La farmacopea kallawaya fue aplicada para combatir el coronavirus a través de la fabricación de un jarabe y una pomada compuestos con plantas, grasas animales y minerales de su territorio (que atraviesa valles, altiplano y trópico), con propiedades principalmente expectorantes y anticongesionantes. De este trabajo se ocuparon los médicos tradicionales que integran el Comité de Salvaguarda de la Cultura Kallawaya. Alipio Cuila, uno de sus representantes, informó que durante la primera ola de la pandemia llegaron a producir por día 30 frascos de jarabe y 40 de pomada, que se vendieron dentro del municipio a 30 bolivianos (poco más de 4 dólares) y 10 bolivianos (un dólar y medio) por unidad, respectivamente.
Esta medicación tiene una finalidad eminentemente preventiva, que es también reconocida por la medicina académica o facultativa.

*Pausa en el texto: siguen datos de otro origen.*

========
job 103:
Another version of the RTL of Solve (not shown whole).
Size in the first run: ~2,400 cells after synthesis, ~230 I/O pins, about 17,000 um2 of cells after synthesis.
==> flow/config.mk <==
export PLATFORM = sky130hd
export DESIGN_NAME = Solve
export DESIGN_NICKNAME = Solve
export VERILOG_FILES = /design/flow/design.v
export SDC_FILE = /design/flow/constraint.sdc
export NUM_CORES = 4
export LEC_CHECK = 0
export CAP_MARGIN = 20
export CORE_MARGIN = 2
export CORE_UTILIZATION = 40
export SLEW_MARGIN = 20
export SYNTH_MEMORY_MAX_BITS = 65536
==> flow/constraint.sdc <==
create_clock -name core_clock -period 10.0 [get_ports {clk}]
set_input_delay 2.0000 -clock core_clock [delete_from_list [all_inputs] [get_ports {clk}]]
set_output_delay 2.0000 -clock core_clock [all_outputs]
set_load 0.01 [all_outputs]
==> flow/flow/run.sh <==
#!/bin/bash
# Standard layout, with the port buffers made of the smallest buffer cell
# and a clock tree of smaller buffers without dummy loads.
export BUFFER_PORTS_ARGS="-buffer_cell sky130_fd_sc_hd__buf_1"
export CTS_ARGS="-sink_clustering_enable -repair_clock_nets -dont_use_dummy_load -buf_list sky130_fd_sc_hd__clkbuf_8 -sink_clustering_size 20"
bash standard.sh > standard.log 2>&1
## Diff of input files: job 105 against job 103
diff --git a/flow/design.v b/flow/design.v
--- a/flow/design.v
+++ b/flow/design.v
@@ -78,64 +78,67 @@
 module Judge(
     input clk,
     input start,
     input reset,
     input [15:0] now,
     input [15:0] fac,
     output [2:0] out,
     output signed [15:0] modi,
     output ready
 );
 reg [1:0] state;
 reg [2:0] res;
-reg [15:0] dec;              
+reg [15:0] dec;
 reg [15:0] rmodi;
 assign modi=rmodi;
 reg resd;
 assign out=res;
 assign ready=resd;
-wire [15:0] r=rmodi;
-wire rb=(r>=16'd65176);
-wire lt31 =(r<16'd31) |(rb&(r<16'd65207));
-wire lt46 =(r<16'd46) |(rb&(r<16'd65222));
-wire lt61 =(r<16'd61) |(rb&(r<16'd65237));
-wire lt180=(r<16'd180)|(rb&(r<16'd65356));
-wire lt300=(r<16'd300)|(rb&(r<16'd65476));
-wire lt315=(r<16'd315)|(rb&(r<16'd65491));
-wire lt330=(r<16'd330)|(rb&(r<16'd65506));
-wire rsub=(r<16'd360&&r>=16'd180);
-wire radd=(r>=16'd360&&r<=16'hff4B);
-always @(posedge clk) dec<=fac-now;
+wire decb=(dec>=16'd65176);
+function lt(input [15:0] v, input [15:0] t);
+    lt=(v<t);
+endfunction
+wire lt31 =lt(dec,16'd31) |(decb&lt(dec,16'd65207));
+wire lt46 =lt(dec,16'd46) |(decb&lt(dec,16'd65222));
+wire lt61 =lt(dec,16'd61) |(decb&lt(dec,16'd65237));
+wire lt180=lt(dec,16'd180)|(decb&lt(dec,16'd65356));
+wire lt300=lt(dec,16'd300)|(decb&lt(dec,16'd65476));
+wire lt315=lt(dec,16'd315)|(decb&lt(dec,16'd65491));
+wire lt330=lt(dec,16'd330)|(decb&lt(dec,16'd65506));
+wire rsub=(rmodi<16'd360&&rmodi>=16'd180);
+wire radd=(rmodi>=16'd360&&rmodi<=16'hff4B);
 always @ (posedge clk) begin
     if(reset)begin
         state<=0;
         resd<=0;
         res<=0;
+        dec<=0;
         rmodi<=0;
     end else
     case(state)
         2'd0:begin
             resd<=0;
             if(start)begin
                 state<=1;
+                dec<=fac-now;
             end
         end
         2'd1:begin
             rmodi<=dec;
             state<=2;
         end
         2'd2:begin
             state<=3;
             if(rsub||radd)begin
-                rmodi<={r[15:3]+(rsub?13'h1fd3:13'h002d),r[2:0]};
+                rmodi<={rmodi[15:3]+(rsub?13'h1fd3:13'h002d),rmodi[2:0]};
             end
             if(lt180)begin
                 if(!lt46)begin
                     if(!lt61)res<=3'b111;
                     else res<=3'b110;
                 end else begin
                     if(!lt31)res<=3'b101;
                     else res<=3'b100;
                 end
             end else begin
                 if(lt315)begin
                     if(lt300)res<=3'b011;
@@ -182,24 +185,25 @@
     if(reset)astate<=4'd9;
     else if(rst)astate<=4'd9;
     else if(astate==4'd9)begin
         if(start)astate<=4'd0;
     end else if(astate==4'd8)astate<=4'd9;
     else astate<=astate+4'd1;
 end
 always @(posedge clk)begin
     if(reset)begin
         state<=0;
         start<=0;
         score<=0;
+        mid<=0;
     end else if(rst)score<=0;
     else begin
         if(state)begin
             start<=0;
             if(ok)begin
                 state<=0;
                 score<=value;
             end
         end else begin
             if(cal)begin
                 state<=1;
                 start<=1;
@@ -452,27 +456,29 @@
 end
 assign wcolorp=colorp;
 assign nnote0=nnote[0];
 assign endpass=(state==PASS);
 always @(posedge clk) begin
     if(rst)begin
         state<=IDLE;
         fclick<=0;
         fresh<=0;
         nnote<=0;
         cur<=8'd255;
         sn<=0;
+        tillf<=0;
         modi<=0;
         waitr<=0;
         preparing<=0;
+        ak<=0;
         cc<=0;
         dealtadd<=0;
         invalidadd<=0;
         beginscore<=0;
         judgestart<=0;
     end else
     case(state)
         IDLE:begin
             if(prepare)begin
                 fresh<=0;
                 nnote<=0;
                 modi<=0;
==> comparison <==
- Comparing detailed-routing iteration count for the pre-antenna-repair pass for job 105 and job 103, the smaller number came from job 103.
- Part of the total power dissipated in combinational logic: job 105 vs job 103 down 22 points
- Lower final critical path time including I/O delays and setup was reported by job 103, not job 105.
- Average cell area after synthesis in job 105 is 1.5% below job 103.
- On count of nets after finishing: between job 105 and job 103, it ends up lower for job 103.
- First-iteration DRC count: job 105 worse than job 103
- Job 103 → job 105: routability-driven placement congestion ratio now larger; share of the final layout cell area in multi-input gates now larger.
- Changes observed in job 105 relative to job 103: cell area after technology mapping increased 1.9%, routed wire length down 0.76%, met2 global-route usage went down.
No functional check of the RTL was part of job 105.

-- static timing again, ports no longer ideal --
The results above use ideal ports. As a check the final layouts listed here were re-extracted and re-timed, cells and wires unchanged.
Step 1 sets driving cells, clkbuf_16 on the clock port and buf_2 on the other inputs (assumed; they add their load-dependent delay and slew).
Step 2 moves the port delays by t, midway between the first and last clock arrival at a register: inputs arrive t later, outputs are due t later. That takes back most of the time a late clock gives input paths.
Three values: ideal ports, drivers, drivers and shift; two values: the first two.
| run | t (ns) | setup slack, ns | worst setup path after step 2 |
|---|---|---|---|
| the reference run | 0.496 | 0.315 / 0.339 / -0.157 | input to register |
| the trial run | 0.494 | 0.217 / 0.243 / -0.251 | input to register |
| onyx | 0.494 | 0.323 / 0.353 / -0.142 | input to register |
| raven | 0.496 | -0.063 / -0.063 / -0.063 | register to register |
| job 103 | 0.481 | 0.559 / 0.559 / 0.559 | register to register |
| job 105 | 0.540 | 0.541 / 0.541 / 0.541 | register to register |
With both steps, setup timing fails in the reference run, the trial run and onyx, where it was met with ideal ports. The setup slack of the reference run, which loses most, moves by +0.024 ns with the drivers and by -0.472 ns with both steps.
This design comes from an exercise in tuning for small area on the open sky130 flow, not from production work.
In this exercise RTL edits were held to simulation tests only and were not proved equivalent to the original.

### flow/flow/run.sh
#!/bin/bash
# Standard synthesis, then inverters pushed across full adders (flow/fapol.py:
# a full adder with all inputs and outputs inverted is the same adder), then
# the standard layout from the modified netlist.
set -euo pipefail
R=orfs/results/sky130hd/synthesizer/base
bash standard.sh synth > synth.log 2>&1
cp $R/1_2_yosys.v yosys_netlist_orig.v
python3 flow/fapol.py yosys_netlist_orig.v $R/1_2_yosys.v > fapol.log 2>&1
rm -f $R/1_synth.odb $R/1_synth.sdc
touch $R/1_2_yosys.v
bash standard.sh "BUFFER_PORTS_ARGS=-buffer_cell sky130_fd_sc_hd__buf_1" finish > layout.log 2>&1
### flow/flow/fapol.py
#!/usr/bin/env python3
"""Inverter pushing across full adders in a mapped sky130 netlist.

A full adder is self-dual: FA(~a, ~b, ~c) = (~sum, ~cout). Each fa cell
may therefore be "flipped" (fed inverted inputs, giving inverted outputs)
without changing the function. This chooses flips that minimise the number
of nets needing an inverted copy, then rewires the netlist with one shared
inverter per such net. Registers and all other cells are kept as they are.

usage: fapol.py IN.v OUT.v
"""
import re, sys
from collections import defaultdict

src = open(sys.argv[1]).read()
cell_re = re.compile(r'^(\s*)(sky130_fd_sc_hd__\w+)\s+(\S+)\s*\((.*?)\);\n', re.S | re.M)
pin_re = re.compile(r'\.(\w+)\(([^()]*)\)')
OUTS = {'X', 'Y', 'Q', 'Q_N', 'SUM', 'COUT', 'HI', 'LO'}

cells = []
for m in cell_re.finditer(src):
    pins = [(p, n.strip()) for p, n in pin_re.findall(m.group(4))]
    cells.append(dict(type=m.group(2), name=m.group(3), pins=pins, span=m.span()))

mod = re.search(r'module\s+(\w+)\((.*?)\);', src, re.S)
port_nets = set()
for m in re.finditer(r'^\s*output\s+(\[(\d+):(\d+)\]\s*)?(\S+);', src, re.M):
    if m.group(1):
        for i in range(int(m.group(3)), int(m.group(2)) + 1):
            port_nets.add('%s[%d]' % (m.group(4), i))
    else:
        port_nets.add(m.group(4))

def is_inv(c): return re.match(r'sky130_fd_sc_hd__inv_\d+$', c['type']) is not None
def is_fa(c): return c['type'] == 'sky130_fd_sc_hd__fa_1' or re.match(r'sky130_fd_sc_hd__fa_\d+$', c['type'])

driver = {}
for i, c in enumerate(cells):
    for p, n in c['pins']:
        if p in OUTS: driver[n] = (i, p)

# removable inverters: output not a port net
removable = set(i for i, c in enumerate(cells) if is_inv(c) and dict(c['pins'])['Y'] not in port_nets)

memo = {}
def root(n):
    if n in memo: return memo[n]
    d = driver.get(n)
    if d and d[0] in removable:
        r, q = root(dict(cells[d[0]]['pins'])['A'])
        res = (r, q ^ 1)
    else:
        res = (n, 0)
    memo[n] = res
    return res

fas = [i for i, c in enumerate(cells) if is_fa(c)]
fixed = set()
for i in fas:
    for p, n in cells[i]['pins']:
        if p in OUTS and n in port_nets: fixed.add(i)
fa_of_root = {}
for i in fas:
    for p, n in cells[i]['pins']:
        if p in OUTS: fa_of_root[n] = i

# consumers: (cell index, pin, root, parity)
cons = []
for i, c in enumerate(cells):
    if i in removable: continue
    for p, n in c['pins']:
        if p in OUTS: continue
        r, q = root(n)
        cons.append((i, p, r, q))
by_root = defaultdict(list)
for k, (i, p, r, q) in enumerate(cons): by_root[r].append(k)
fa_cons = defaultdict(list)
for k, (i, p, r, q) in enumerate(cons):
    if i in fa_of_root.values() and is_fa(cells[i]): fa_cons[i].append(k)

flip = defaultdict(int)
def pol(r):
    f = fa_of_root.get(r)
    return flip[f] if f is not None else 0
def need(k):
    i, p, r, q = cons[k]
    return q ^ (flip[i] if is_fa(cells[i]) else 0)
def root_cost(r):
    pr = pol(r)
    return 1 if any(need(k) != pr for k in by_root[r]) else 0

def fa_roots(i):
    rs = set()
    for p, n in cells[i]['pins']:
        if p in OUTS: rs.add(n)
        else: rs.add(root(n)[0])
    return rs

total0 = sum(root_cost(r) for r in by_root)
improved = True
it = 0
while improved and it < 50:
    improved = False; it += 1
    for i in fas:
        if i in fixed: continue
        rs = fa_roots(i)
        before = sum(root_cost(r) for r in rs)
        flip[i] ^= 1
        after = sum(root_cost(r) for r in rs)
        if after < before: improved = True
        else: flip[i] ^= 1
# annealing over single flips and over flips of whole runs of adders
# linked by their carries, to get out of local minima
import random
random.seed(1)
nxt = {}
for i in fas:
    co = dict(cells[i]['pins'])['COUT']
    for k in by_root.get(co, []):
        j = cons[k][0]
        if is_fa(cells[j]) and cons[k][1] == 'CIN': nxt[i] = j
groups = []
for i in fas:
    g = [i]; j = i
    for _ in range(40):
        j = nxt.get(j)
        if j is None or j in g: break
        g.append(j); groups.append(list(g))
groups += [[i] for i in fas]
cur = sum(root_cost(r) for r in by_root)
best = cur; bestflip = dict(flip)
T = 1.0
for step in range(200000):
    g = random.choice(groups)
    if any(i in fixed for i in g): continue
    rs = set()
    for i in g: rs |= fa_roots(i)
    before = sum(root_cost(r) for r in rs)
    for i in g: flip[i] ^= 1
    after = sum(root_cost(r) for r in rs)
    dlt = after - before
    if dlt <= 0 or random.random() < pow(2.718, -dlt / T):
        cur += dlt
        if cur < best: best = cur; bestflip = dict(flip)
    else:
        for i in g: flip[i] ^= 1
    T = max(0.05, 1.0 - step / 150000.0)
flip = defaultdict(int, bestflip)
total1 = sum(root_cost(r) for r in by_root)
old_inv = len(removable)
sys.stderr.write("inverters: %d removable before; nets needing inverted copy: %d -> %d; flipped %d of %d fa\n"
                 % (old_inv, total0, total1, sum(flip[i] for i in fas), len(fas)))

# rebuild
newpins = {i: list(c['pins']) for i, c in enumerate(cells)}
inv_net = {}
newcells = []
newwires = []
k = 0
for idx, (i, p, r, q) in enumerate(cons):
    pass
for kk, (i, p, r, q) in enumerate(cons):
    want = need(kk)
    if want == pol(r):
        net = r
    else:
        if r not in inv_net:
            nm = '_fapol_n%d_' % len(inv_net)
            inv_net[r] = nm
            newwires.append(nm)
            newcells.append('  sky130_fd_sc_hd__inv_1 _fapol_i%d_ (\n    .A(%s),\n    .Y(%s)\n  );\n' % (len(inv_net) - 1, r if not r.startswith('\\') else r + ' ', nm))
        net = inv_net[r]
    pins = newpins[i]
    for j, (pp, nn) in enumerate(pins):
        if pp == p and not isinstance(nn, tuple):
            pins[j] = (pp, (net,))
            break

def fmt(n):
    return n + ' ' if n.startswith('\\') else n
out = []
pos = 0
for i, c in enumerate(cells):
    s, e = c['span']
    out.append(src[pos:s]); pos = e
    if i in removable: continue
    body = ',\n'.join('    .%s(%s)' % (p, fmt(n[0]) if isinstance(n, tuple) else fmt(n)) for p, n in newpins[i])
    out.append('  %s %s (\n%s\n  );\n' % (c['type'], c['name'], body))
rest = src[pos:]
ei = rest.rfind('endmodule')
out.append(rest[:ei])
out.extend(newcells)
out.append(rest[ei:])
res = ''.join(out)
# declare new wires after the module header
hdr_end = res.index(';', res.index('module ')) + 1
res = res[:hdr_end] + '\n' + ''.join('  wire %s;\n' % w for w in newwires) + res[hdr_end:]
open(sys.argv[2], 'w').write(res)
sys.stderr.write("inverters now: %d\n" % len(newcells))
### flow/standard.sh
#!/bin/bash
# synth_recipe.tcl (not shown) runs the flow's synth.tcl, then flattens the netlist and writes it again
# the make line also repeats each setting of config.mk as NAME=value (left out here)
make -C /OpenROAD-flow-scripts/flow DESIGN_CONFIG=/design/flow/config.mk WORK_HOME=/design/flow/orfs CLKGATE_MAP_FILE= SYNTH_SCRIPT=/design/flow/synth_recipe.tcl "${@:-finish}"
### flow/config.mk
export PLATFORM = sky130hd
export DESIGN_NAME = synthesizer
export DESIGN_NICKNAME = synthesizer
export VERILOG_FILES = /design/flow/design.v
export SDC_FILE = /design/flow/constraint.sdc
export NUM_CORES = 4
export LEC_CHECK = 0
export CAP_MARGIN = 0
export CORE_MARGIN = 2
export CORE_UTILIZATION = 60
export CTS_BUF_LIST = sky130_fd_sc_hd__clkbuf_16
export CTS_CLUSTER_DIAMETER = 100
export CTS_CLUSTER_SIZE = 28
export PLACE_DENSITY = 0.75
export SLEW_MARGIN = 0
### flow/constraint.sdc
create_clock -name core_clock -period 500.0 [get_ports {clk}]
set_input_delay 100.0000 -clock core_clock [delete_from_list [all_inputs] [get_ports {clk}]]
set_output_delay 100.0000 -clock core_clock [all_outputs]
set_load 0.01 [all_outputs]
Source: an optimization exercise on an open RTL-to-GDS flow (aim: small area and a short achievable clock period). Production flows keep margins and buffers that such runs may drop. Function was checked by simulation only, so behaviour that the tests miss may differ from the original.

--- design.v ---
module adder_N_bits #(parameter N=8)
(input [N-1:0] A, B, input cin,
output [N-1:0] s, output cout);
	assign {cout, s} = A+B+cin;
endmodule
module register_N_bits_aclr_ena
#(parameter N=8)
(input clk,aclr,ena,input [N-1:0] D,
output reg[N-1:0] Q);
always @(posedge clk,negedge aclr)
if (~aclr) 
Q <= {N{1'b0}};
else if (ena)
Q <= D;
else
                              Q <= Q;
endmodule
module multiplier_N_bits #(parameter N=8)
(input [N-1:0] a,b, output [2*N-1:0] p);
	wire [7:0] m[7:0];
	wire [7:0] s[1:7];
	wire cout[1:7];
	genvar i;
	generate
		for(i=0; i<N; i=i+1) begin:bl1
		assign m[i] = a & {N{b[i]}};
		end
	endgenerate
	adder_N_bits #(N) ex1({1'b0,m[0][N-1:1]},m[1],1'b0,s[1],cout[1]);
	generate
		for(i=2; i<N; i=i+1) begin:bl2
		adder_N_bits #(N) 
		exi({cout[i-1],s[i-1][N-1:1]},m[i],1'b0,s[i],cout[i]);
		end
	endgenerate
	assign p[0] = m[0][0];
	generate
		for(i=1;i<N-1;i=i+1) begin:bl3
		assign p[i] = s[i][0];
		end
	endgenerate
	assign p[2*N-2:N-1] = s[N-1];
	assign p[2*N-1] = cout[N-1];
endmodule
module decoder_hex_10(
	input [3:0]x,
	output reg [0:6]h);
	always @(x)
		case (x)
			0: h = 7'b1000000;
			1: h = 7'b1111001;
			2: h = 7'b0100100;
			3: h = 7'b0110000;
			4: h = 7'b0011001;
			5: h = 7'b0010010;
			6: h = 7'b0000010;
			7: h = 7'b1111000;
			8: h = 7'b0000000;
			9: h = 7'b0011000;
			default: h = 7'b1111111;
		endcase
endmodule
module decoder_hex_10_normal(
	input [3:0]x,
	output reg [0:6]h);
	always @(x)
		case (x)
			0: h = 7'b0000000;
			1: h = 7'b0000001;
			2: h = 7'b0000010;
			3: h = 7'b0000011;
			4: h = 7'b0000100;
			5: h = 7'b0000101;
			6: h = 7'b0000110;
			7: h = 7'b0000111;
			8: h = 7'b0001000;
			9: h = 7'b0001001;
			default: h = 7'b1111111;
		endcase
endmodule
module zad4
(input clk,
 input aclr,
 input [9:0]SW,
 output [0:6] HEX3, HEX2, HEX1, HEX0,
 output reg [7:0] LEDR);
 wire EA, EB;
 assign EA = SW[9];
 assign EB = SW[8];
 wire [7:0] A,B, Data;
 wire [15:0] M,P;
 assign Data = SW[7:0];
  always @(*)
	if(SW[9] && !SW[8]) LEDR = A;
	else if(SW[8] && !SW[9]) LEDR = B;
	else LEDR = 8'b00000000;
 register_N_bits_aclr_ena #(8) register_1(clk, aclr, EA, Data, A);
 register_N_bits_aclr_ena #(8) register_2(clk, aclr, EB, Data, B);
 multiplier_N_bits #(8) exM(A,B,M);
 register_N_bits_aclr_ena #(16) exP(clk,aclr,1'b1,M,P);
 decoder_hex_10_normal d1(P%10,HEX0);
 decoder_hex_10_normal d2((P%100)/10,HEX1);
 decoder_hex_10_normal d3((P%1000)/100,HEX2);
 decoder_hex_10_normal d4((P%10000)/1000,HEX3);
endmodule
--- run.sh ---
#!/bin/bash
# synth_recipe.tcl (not shown) runs the flow's synth.tcl, then flattens the netlist and writes it again
# the make line also repeats each setting of config.mk as NAME=value (left out here)
make -C /OpenROAD-flow-scripts/flow DESIGN_CONFIG=/design/flow/config.mk WORK_HOME=/design/flow/orfs CLKGATE_MAP_FILE= SYNTH_SCRIPT=/design/flow/synth_recipe.tcl finish
--- config.mk ---
export PLATFORM = sky130hd
export DESIGN_NAME = zad4
export DESIGN_NICKNAME = zad4
export VERILOG_FILES = /design/flow/design.v
export SDC_FILE = /design/flow/constraint.sdc
export NUM_CORES = 4
export LEC_CHECK = 0
export CAP_MARGIN = 20
export CORE_MARGIN = 2
export CORE_UTILIZATION = 40
export SLEW_MARGIN = 20
--- constraint.sdc ---
create_clock -name core_clock -period 18.0 [get_ports {clk}]
set_input_delay 3.6000 -clock core_clock [delete_from_list [all_inputs] [get_ports {clk}]]
set_output_delay 3.6000 -clock core_clock [all_outputs]
set_load 0.01 [all_outputs]
==> results.ini <==
[detailed_routing]
remaining_drc_errors=0
wl_um=46740
vias=17350
viasPerCell=6.254
wl_per_cell_um=16.84
dr.pass1.iters=8
dr.first_iter.drc_count=1462
antenna_left=0

[critical_path]
crit_type=reg -> out
r2r_cells=27
cp_common_cell=xnor2_1
critical-path-slowest-cell=nor3_2
startpoint_type=flip-flop
critPathMaxStageDelay_ns=0.65
r2r-start=register_1.Q[1]
required_ns=14.40
end_kind=output port
r2r-end=exP.Q[14]
crit_arrival_ns=13.45
setup.worst_path.end=HEX1[6]
rrSetupSlack_ns=10.83
path_max_fanout=24
critPathLaunch=exP.Q[12]

[final_layout]
diodes=0
multi_input_area_sq_um=14100
final_area_sq_um=16780
final_core_util_pct=43.31
fill_cells=4036
syn_to_final_growth_pct=6.539
nNetsFinal=2335
seqCellArea_sq_um=804.5
drive_gt1_share_pct=8.463

[global_route]
antenna_found_initial=0
grt_usage_pct=21.99
gr-total-overflow=0
grt_max_degree=46
grt_pass1_wl_um=78750
grt_pass1_vias=16150

[yosys]
ys.flop_type=dfrtp_1
syn-cell-area_sq_um=15750
ys_async_sr_fraction_pct=100.0
ys_top_cells_by_area=xnor2_1, a21oi_1, nand2_1
ys_seq_area_share_pct=5.085
yosysTopAreaCell=xnor2_1
syn_inst=2300
yosysWarnings=9
synth_seq_cells=32
syn_nets=2379
synth_top_area_share_pct=8.564
synth.top_cells.by_count=nand2_1, nor2_1, a21oi_1
yosysMostFrequentCell=nand2_1
synth_edf_count=0
netlist-cell-type-count=130
avgSynthCellArea_sq_um=6.847

[floorplanning]
fp.dieArea_sq_um=40980
die_x_um=202.4
io_pins=48
core_sq_um=38740
initial_core_util_pct=40.66
rows=72
die_y_um=202.4

[sta]
finalMaxSlewViolations=0
clock_skew_ns=0.004504
setup_viol=0
period_minus_slack_ns=17.05
slew_headroom_pct=25.64
finalSetupTns_ns=0
worstMarginPinSlew_ns=1.087
final.setup.worst_slack_ns=0.9535
holdWs_ns=0.7022
hold_viol=0
max_freq_mhz=58.66
post-route-period-util_pct=94.70

[cts]
cts_inserted_buffers=5
cts_sinks=32
cts_buffer_depth=2
clk_pin_slew_ns=0.05
htreeDepth=2
clk_latency_ns=0.28
clockRootBuffer=clkbuf_16
cts_tree=done

[job]
maxCapViolations=0

[min_path]
hold_class=reg -> reg

[status]
outcome=complete, no violations

[place]
gp_congestion=0.9000
dp_slack_ns=0.7419
dp_hpwl_um=35840
port_buffers=47
place_area_sq_um=16460

-- routing by layer --
metal  GRT usage, %  share of wire, %
met5              0                 0
met2          39.14                48
met1          28.91                45
met4          5.501               2.3
met3          1.177               4.9
-- worst min-delay path by stage --
stage | start | end | slack [ns] | cells after the start
floorplan | register_2.Q[0] | exP.Q[0] | 0.56 | 1
global placement | register_2.Q[0] | exP.Q[0] | 0.69 | 1
detailed placement | register_2.Q[0] | exP.Q[0] | 0.69 | 1
CTS | register_2.Q[0] | exP.Q[0] | 0.70 | 1
global route | register_2.Q[0] | exP.Q[0] | 0.74 | 1
finish | register_2.Q[0] | exP.Q[0] | 0.70 | 1
-- layout make-up --
cell class | instances | share of cell area, %
Clock buffer | 7 | 0.9098
Clock inverter | 1 | 0.1790
Inverter | 94 | 2.103
Multi-Input combinational cell | 2047 | 84.05
Sequential cell | 32 | 4.795
Tap cell | 518 | 3.863
Timing Repair Buffer | 76 | 4.101
-- cells in the final DEF (no fill, tap or decap), types with 32 or more instances in the layout --
master,n
ha_1,60
nand2_1,215
xor2_1,46
nand3_1,82
a21o_1,37
and3_1,33
a21oi_1,161
inv_1,85
nor2_1,199
o21ai_0,121
nor3_1,66
and2_1,95
o211ai_1,36
nand2b_1,32
xnor2_1,151
mux2i_1,32
clkdlybuf4s50_1,47
-- sequential cells by signal (all words and copies together), names as in the netlist --
name and flops:
exP.Q 16, register_1.Q 8, register_2.Q 8
-- critical path, delay by kind of cell, from the launching register on --
family                     cells  cell delay (ns)
AOI/OAI and AO/OA             24             7.12
xor gates and xnor gates       4             1.19
adders and majority gates      2             0.65
buffers and inverters          2             0.74
DFF                            1             0.40
muxes                          1             0.38
and+or+nand+nor               10             2.62
-- kinds of logic after synthesis --
| kind of cell | count (synthesis) | share of synthesized area [%] |
|---|---|---|
| AND/OR/NAND/NOR | 893 | 28.97 |
| AO/OA/AOI/OAI | 798 | 36.86 |
| buffers and inverters | 221 | 6.110 |
| XOR/XNOR | 203 | 11.38 |
| adder cells (fa/ha/maj) | 88 | 7.007 |
| multiplexers | 65 | 4.576 |
| flip-flops | 32 | 5.085 |
-- through the flow --
stage / instances
floorplan: 2300
global placement: 2763
detailed placement: 2763
CTS: 2771
global route: 2775
finish: 2775
-- what timing repair did --
action / in CTS / in global routing
hold buffers: 0 / 0
setup buffers: 0 / 4
gates resized for setup: 0 / 20
endpoints found under the setup margin: 0 / 13

## afterwards: timing with drivers on the ports
The results above use ideal ports. As a check the final layout listed here was re-extracted and re-timed, cells and wires unchanged.
Step 1: set_driving_cell puts a clkbuf_16 on clk and a buf_2 on each other input, an assumption about the parent block.
Step 2 adds t to the input delays and takes it off the output delays; t is the mean of the earliest and latest rising clock arrival at the registers after step 1. Input paths then give back, and output paths get back, about the clock's delay inside the block.
a / b / c = ideal / step 1 / step 2; a / b = the first two.
t (ns): 0.316
setup slack, ns: 0.954 / 0.915 / 1.231
latest minus earliest clock arrival (ns): 0.005 / 0.005
After both steps setup and hold are still met in this run. For this run, drivers alone change the setup slack by -0.039 ns; drivers and shift together by +0.277 ns.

Felipe Saucedo, médico del Centro de Salud Integral de Charazani, cuenta que las terapias tradicionales de los kallawayas tienen cualidades preventivas, para las que los profesionales en salud ofrecen orientaciones.
Su colega Jair Reynaldo Escobar, encargado del Centro de Aislamiento y Triaje del Municipio de Charazani, explica que la demanda de los servicios de los médicos kallawayas se ha ido dando de forma espontánea. Los pobladores solicitan a los médicos indígenas que “les faciliten algunos medicamentos que ellos fabrican para que la gente se vaya desinfectando y trabajando la prevención”, detalla.
Sin embargo, el uso de los productos tradicionales no trasciende mucho más, debido a que no hay estudios científicos que certifiquen sus propiedades terapéuticas y hay riesgos de que la automedicación pueda resultar nociva, de forma similar a lo que ocurre con los medicamentos bioquímicos. De esto es consciente el médico Saucedo, de Charazani, pero también el epidemiólogo boliviano Rodrigo Arce, investigador del Departamento de Epidemiología de la Escuela de Medicina de la Universidad de Nueva York (NYU), quien urge a que la medicina tradicional indígena boliviana pase por un proceso de desarrollo de investigación y conocimiento. “Eso haría de su uso más seguro y confiable, en especial cuando se usa en paralelo a tratamientos terapéuticos establecidos”, apunta Arce.
El epidemiólogo concede que los productos de la medicina tradicional son utilizados para mitigar síntomas de cuadros respiratorios, como antitérmicos (reducir fiebre), antiinflamatorios, analgésicos, mucolíticos (reducir la consistencia de secreciones respiratorias) y expectorantes (favorece eliminación de secreciones), por lo que podrían resultar útiles para etapas tempranas o casos leves de covid-19 u otras infecciones similares. Pero, insiste, el escenario ideal es que esos usos tiendan a ser más que “anecdóticos” y estén precedidos de estudios que validen científicamente sus propiedades y formas de consumo.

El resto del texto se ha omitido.